Winter in Wartime
Here we have a compelling story, and less than compelling moviemaking. The story is strong enough that I still enjoyed it quite a bit, but every once in a while I winced at the cliches.
There’s a Dutch boy in 1944, during the German occupation. A British plane is shot down and one of the crew parachutes into the snowy woods. The boy finds him, and shelters him in a bunker. Brings him food, gets to like him, tries to plan his escape. (I was reminded a little of E.T., a kid having a secret pet, but this boy was almost old enough to shave.) His nurse sister helps out, and begins to fall in love with the flier.
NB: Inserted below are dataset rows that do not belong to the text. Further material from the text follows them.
==> src/rtl/ir_prefetch_buf.sv <==
// ----------------------------------------------------------------------------
// ir_prefetch_buf
// One-entry instruction buffer holding a speculatively fetched word for the
// fetch stage. Flush has priority over load. Only built when the
// IR_FETCH_PREFETCH_EN macro is defined; otherwise this file is empty.
//
// Ports:
//   clock      in   rising-edge clock
//   reset      in   asynchronous active-low reset (empties the buffer)
//   flush      in   discard the buffered word
//   load       in   capture load_data and mark the buffer full
//   load_data  in   DataSize  word to capture
//   buf_valid  out  buffer holds a word
//   buf_data   out  DataSize  buffered word
// ----------------------------------------------------------------------------
`ifdef IR_FETCH_PREFETCH_EN
module ir_prefetch_buf
    import ir_fetch_pkg::*;
#(
    parameter int DataSize = DATA_SIZE
) (
    input  logic                clock,
    input  logic                reset,
    input  logic                flush,
    input  logic                load,
    input  logic [DataSize-1:0] load_data,
    output logic                buf_valid,
    output logic [DataSize-1:0] buf_data
);

    logic                valid_r;
    logic [DataSize-1:0] data_r;

    // Buffer storage: flush empties, load fills, otherwise hold.
    always_ff @(posedge clock or negedge reset) begin
        if (!reset) begin
            valid_r <= 1'b0;
            data_r  <= '0;
        end else if (flush) begin
            valid_r <= 1'b0;
            data_r  <= data_r;
        end else if (load) begin
            valid_r <= 1'b1;
            data_r  <= load_data;
        end else begin
            valid_r <= valid_r;
            data_r  <= data_r;
        end
    end

    assign buf_valid = valid_r;
    assign buf_data  = data_r;

endmodule
`endif

==> src/rtl/ir_fetch_unit.sv <==
// ----------------------------------------------------------------------------
// ir_fetch_unit
// Instruction fetch stage feeding the multi-cycle instruction controller.
// Owns the 1-based program counter, issues reads to instruction memory with a
// ready handshake and presents one instruction (PC/ir) at a time. Once all
// total_ir instructions are delivered it presents ir = 0 with prog_done set.
// All outputs are registered.
//
// Optional macro IR_FETCH_PREFETCH_EN: speculatively reads instruction PC+1
// into a one-entry buffer (ir_prefetch_buf) while PC is presented.
//
// Ports:
//   clock       in   rising-edge clock
//   reset       in   asynchronous active-low reset
//   start       in   begin program from instruction #1 (IDLE/DONE only)
//   total_ir    in   16  program length, latched on accepted start
//   fetch_req   in   controller consumes the presented instruction
//   im_rdata    in   DataSize  instruction memory read data
//   im_ready    in   read data valid this cycle
//   PC          out  MemSize  1-based number of presented instruction, 0 idle
//   ir          out  DataSize  presented instruction
//   ir_valid    out  ir/PC consumable
//   im_enable   out  memory enable
//   im_fetch    out  memory read strobe
//   im_address  out  IMAddrSize  IM_BASE + target PC - 1 (wraps)
//   busy        out  fetching or presenting (not IDLE, not DONE)
//   prog_done   out  whole program delivered
// ----------------------------------------------------------------------------
module ir_fetch_unit
    import ir_fetch_pkg::*;
#(
    parameter int          MemSize    = MEM_SIZE,
    parameter int          DataSize   = DATA_SIZE,
    parameter int          IMAddrSize = IM_ADDR_SIZE,
    parameter int unsigned IM_BASE    = IM_BASE_DEFAULT
) (
    input  logic                  clock,
    input  logic                  reset,
    input  logic                  start,
    input  logic [15:0]           total_ir,
    input  logic                  fetch_req,
    input  logic [DataSize-1:0]   im_rdata,
    input  logic                  im_ready,
    output logic [MemSize-1:0]    PC,
    output logic [DataSize-1:0]   ir,
    output logic                  ir_valid,
    output logic                  im_enable,
    output logic                  im_fetch,
    output logic [IMAddrSize-1:0] im_address,
    output logic                  busy,
    output logic                  prog_done
);

    localparam logic [MemSize-1:0] PC_MAX = {MemSize{1'b1}};

    // Memory address of 1-based instruction number pc (modulo address space).
    function automatic logic [IMAddrSize-1:0] target_addr(input logic [MemSize-1:0] pc);
        logic [31:0] sum;
        sum = IM_BASE + 32'(pc) - 32'd1;
        return sum[IMAddrSize-1:0];
    endfunction

    fetch_state_t          state_r;
    logic [MemSize-1:0]    pc_r;
    logic [MemSize-1:0]    total_r;
    logic [DataSize-1:0]   ir_r;
    logic                  ir_valid_r;
    logic                  im_enable_r;
    logic                  im_fetch_r;
    logic [IMAddrSize-1:0] addr_r;
    logic                  busy_r;
    logic                  prog_done_r;

    logic [MemSize-1:0]    total_clamp_s;
    logic [MemSize-1:0]    pc_next_s;
    logic                  start_accept_s;

    // Program lengths beyond what PC can count are clamped to PC_MAX.
    always_comb begin
        if (32'(total_ir) > 32'(PC_MAX)) begin
            total_clamp_s = PC_MAX;
        end else begin
            total_clamp_s = MemSize'(total_ir);
        end
    end

    // Saturating PC increment.
    always_comb begin
        if (pc_r == PC_MAX) begin
            pc_next_s = PC_MAX;
        end else begin
            pc_next_s = pc_r + MemSize'(1);
        end
    end

    assign start_accept_s = start && ((state_r == ST_IDLE) || (state_r == ST_DONE));

`ifdef IR_FETCH_PREFETCH_EN
    logic                pf_busy_r;   // speculative read outstanding (incl. strobe cycle)
    logic                pf_ready_s;
    logic                buf_load_s;
    logic                buf_flush_s;
    logic                buf_valid_s;
    logic [DataSize-1:0] buf_data_s;

    // The response cycle can never coincide with our own strobe cycle.
    assign pf_ready_s  = (state_r == ST_VALID) && pf_busy_r && !im_fetch_r && im_ready;
    // A response arriving together with fetch_req bypasses the buffer.
    assign buf_load_s  = pf_ready_s && !fetch_req;
    assign buf_flush_s = start_accept_s || ((state_r == ST_VALID) && fetch_req && buf_valid_s);

    ir_prefetch_buf #(
        .DataSize (DataSize)
    ) u_prefetch_buf (
        .clock     (clock),
        .reset     (reset),
        .flush     (buf_flush_s),
        .load      (buf_load_s),
        .load_data (im_rdata),
        .buf_valid (buf_valid_s),
        .buf_data  (buf_data_s)
    );
`endif

    // Fetch sequencer: state, PC, presented instruction and memory strobes.
    always_ff @(posedge clock or negedge reset) begin
        if (!reset) begin
            state_r     <= ST_IDLE;
            pc_r        <= '0;
            total_r     <= '0;
            ir_r        <= '0;
            ir_valid_r  <= 1'b0;
            im_enable_r <= 1'b0;
            im_fetch_r  <= 1'b0;
            addr_r      <= IMAddrSize'(IM_BASE);
            busy_r      <= 1'b0;
            prog_done_r <= 1'b0;
`ifdef IR_FETCH_PREFETCH_EN
            pf_busy_r   <= 1'b0;
`endif
        end else begin
            // Memory strobes are single-cycle pulses unless re-asserted below.
            im_enable_r <= 1'b0;
            im_fetch_r  <= 1'b0;
            case (state_r)
                ST_IDLE, ST_DONE: begin
                    if (start) begin
                        total_r     <= total_clamp_s;
                        prog_done_r <= 1'b0;
`ifdef IR_FETCH_PREFETCH_EN
                        pf_busy_r   <= 1'b0;
`endif
                        if (total_clamp_s == '0) begin
                            // Empty program: straight to DONE, nothing fetched.
                            state_r     <= ST_DONE;
                            pc_r        <= '0;
                            ir_r        <= '0;
                            ir_valid_r  <= 1'b1;
                            busy_r      <= 1'b0;
                            prog_done_r <= 1'b1;
                        end else begin
                            state_r     <= ST_REQ;
                            pc_r        <= MemSize'(1);
                            ir_valid_r  <= 1'b0;
                            im_enable_r <= 1'b1;
                            im_fetch_r  <= 1'b1;
                            addr_r      <= target_addr(MemSize'(1));
                            busy_r      <= 1'b1;
                        end
                    end else begin
                        state_r <= state_r;
                    end
                end

                ST_REQ: begin
                    state_r <= ST_WAIT;
                end

                ST_WAIT: begin
                    if (im_ready) begin
                        ir_r       <= im_rdata;
                        ir_valid_r <= 1'b1;
                        state_r    <= ST_VALID;
`ifdef IR_FETCH_PREFETCH_EN
                        if (pc_r < total_r) begin
                            im_enable_r <= 1'b1;
                            im_fetch_r  <= 1'b1;
                            addr_r      <= target_addr(pc_next_s);
                            pf_busy_r   <= 1'b1;
                        end else begin
                            pf_busy_r   <= 1'b0;
                        end
`endif
                    end else begin
                        state_r <= ST_WAIT;
                    end
                end

                ST_VALID: begin
                    if (fetch_req) begin
                        if (pc_r < total_r) begin
                            pc_r <= pc_next_s;
`ifdef IR_FETCH_PREFETCH_EN
                            pf_busy_r <= 1'b0;
                            if (buf_valid_s || pf_ready_s) begin
                                // Next word already here: present it next cycle.
                                ir_r       <= buf_valid_s ? buf_data_s : im_rdata;
                                ir_valid_r <= 1'b1;
                                state_r    <= ST_VALID;
                                if (pc_next_s < total_r) begin
                                    im_enable_r <= 1'b1;
                                    im_fetch_r  <= 1'b1;
                                    addr_r      <= target_addr(pc_next_s + MemSize'(1));
                                    pf_busy_r   <= 1'b1;
                                end else begin
                                    pf_busy_r   <= 1'b0;
                                end
                            end else if (pf_busy_r) begin
                                // Read already on the bus for this PC: just wait for it.
                                ir_valid_r <= 1'b0;
                                state_r    <= ST_WAIT;
                            end else begin
                                ir_valid_r  <= 1'b0;
                                state_r     <= ST_REQ;
                                im_enable_r <= 1'b1;
                                im_fetch_r  <= 1'b1;
                                addr_r      <= target_addr(pc_next_s);
                            end
`else
                            ir_valid_r  <= 1'b0;
                            state_r     <= ST_REQ;
                            im_enable_r <= 1'b1;
                            im_fetch_r  <= 1'b1;
                            addr_r      <= target_addr(pc_next_s);
`endif
                        end else begin
                            // Last instruction consumed: PC stays at total_ir.
                            state_r     <= ST_DONE;
                            ir_r        <= '0;
                            ir_valid_r  <= 1'b1;
                            busy_r      <= 1'b0;
                            prog_done_r <= 1'b1;
`ifdef IR_FETCH_PREFETCH_EN
                            pf_busy_r   <= 1'b0;
`endif
                        end
                    end else begin
                        state_r <= ST_VALID;
`ifdef IR_FETCH_PREFETCH_EN
                        if (pf_ready_s) begin
                            pf_busy_r <= 1'b0;
                        end else begin
                            pf_busy_r <= pf_busy_r;
                        end
`endif
                    end
                end

                default: begin
                    state_r     <= ST_IDLE;
                    pc_r        <= '0;
                    ir_r        <= '0;
                    ir_valid_r  <= 1'b0;
                    addr_r      <= IMAddrSize'(IM_BASE);
                    busy_r      <= 1'b0;
                    prog_done_r <= 1'b0;
`ifdef IR_FETCH_PREFETCH_EN
                    pf_busy_r   <= 1'b0;
`endif
                end
            endcase
        end
    end

    assign PC         = pc_r;
    assign ir         = ir_r;
    assign ir_valid   = ir_valid_r;
    assign im_enable  = im_enable_r;
    assign im_fetch   = im_fetch_r;
    assign im_address = addr_r;
    assign busy       = busy_r;
    assign prog_done  = prog_done_r;

endmodule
The boy is contemptuous of his father, the mayor, who tries to placate the fucking Nazis any way he can short of collaboration, and idolizes his uncle, who has ties to the resistance. It’s all very tense as the fucking Nazis search for the pilot, and demand that the townspeople find him. A German soldier was killed by the pilot after he landed. In situations like that, the fucking Nazis always made reprisals. Usually it was picking a certain number of people, sometimes at random, putting them up against a wall, and shooting them. The boy’s father is picked for execution … I can’t say more, but there is a big surprise at the end.
Also a rather unlikely escape. This story should have been told more crisply. The boy has difficult moral choices to make, but the director dwells on them too long. At the end there is someone who richly deserves to be killed, and I don’t think a Dutch boy in the occupied Netherlands would have hesitated even one second to blow his fucking Nazi brains out. But he does here, merely to stretch the tension. And we also get one of the worst cliches in movies: the slow-motion, soundless (except for funereal music that telegraphs the outcome) sprint that drags out the tension needlessly, and in fact defuses it. I mean, just think about that. A slow-motion sprint. It’s a contradiction in terms, and turns what should have been an exciting moment into a directorial stunt. I almost always yawn during a slomo run. Slomo can be useful in storytelling, but only rarely. There should be a committee of the Directors Guild that scrutinizes all attempts at slomo and ruthlessly eliminates 95% of them. Really.